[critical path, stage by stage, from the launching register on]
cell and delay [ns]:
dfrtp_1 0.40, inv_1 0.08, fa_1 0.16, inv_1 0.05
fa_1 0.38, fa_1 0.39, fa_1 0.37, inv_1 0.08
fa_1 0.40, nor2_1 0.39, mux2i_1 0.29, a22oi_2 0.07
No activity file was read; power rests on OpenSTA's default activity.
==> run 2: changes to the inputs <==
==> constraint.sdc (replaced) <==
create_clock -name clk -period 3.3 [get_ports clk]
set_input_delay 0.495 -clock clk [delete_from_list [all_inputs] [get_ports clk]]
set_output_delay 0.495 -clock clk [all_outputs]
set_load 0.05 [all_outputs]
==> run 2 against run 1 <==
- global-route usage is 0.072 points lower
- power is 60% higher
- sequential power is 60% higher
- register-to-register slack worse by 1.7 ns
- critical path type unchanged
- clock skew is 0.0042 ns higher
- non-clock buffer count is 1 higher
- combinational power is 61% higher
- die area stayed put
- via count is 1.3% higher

◇ ◇ ◇ ◇ ◇ ◇ ◇

● **Assigned task**
Repeat the material above in full so that each line matches the original exactly.

● **Solution for this exercise**
[critical path, stage by stage, from the launching register on]
cell and delay [ns]:
dfrtp_1 0.40, inv_1 0.08, fa_1 0.16, inv_1 0.05
fa_1 0.38, fa_1 0.39, fa_1 0.37, inv_1 0.08
fa_1 0.40, nor2_1 0.39, mux2i_1 0.29, a22oi_2 0.07
No activity file was read; power rests on OpenSTA's default activity.
==> run 2: changes to the inputs <==
==> constraint.sdc (replaced) <==
create_clock -name clk -period 3.3 [get_ports clk]
set_input_delay 0.495 -clock clk [delete_from_list [all_inputs] [get_ports clk]]
set_output_delay 0.495 -clock clk [all_outputs]
set_load 0.05 [all_outputs]
==> run 2 against run 1 <==
- global-route usage is 0.072 points lower
- power is 60% higher
- sequential power is 60% higher
- register-to-register slack worse by 1.7 ns
- critical path type unchanged
- clock skew is 0.0042 ns higher
- non-clock buffer count is 1 higher
- combinational power is 61% higher
- die area stayed put
- via count is 1.3% higher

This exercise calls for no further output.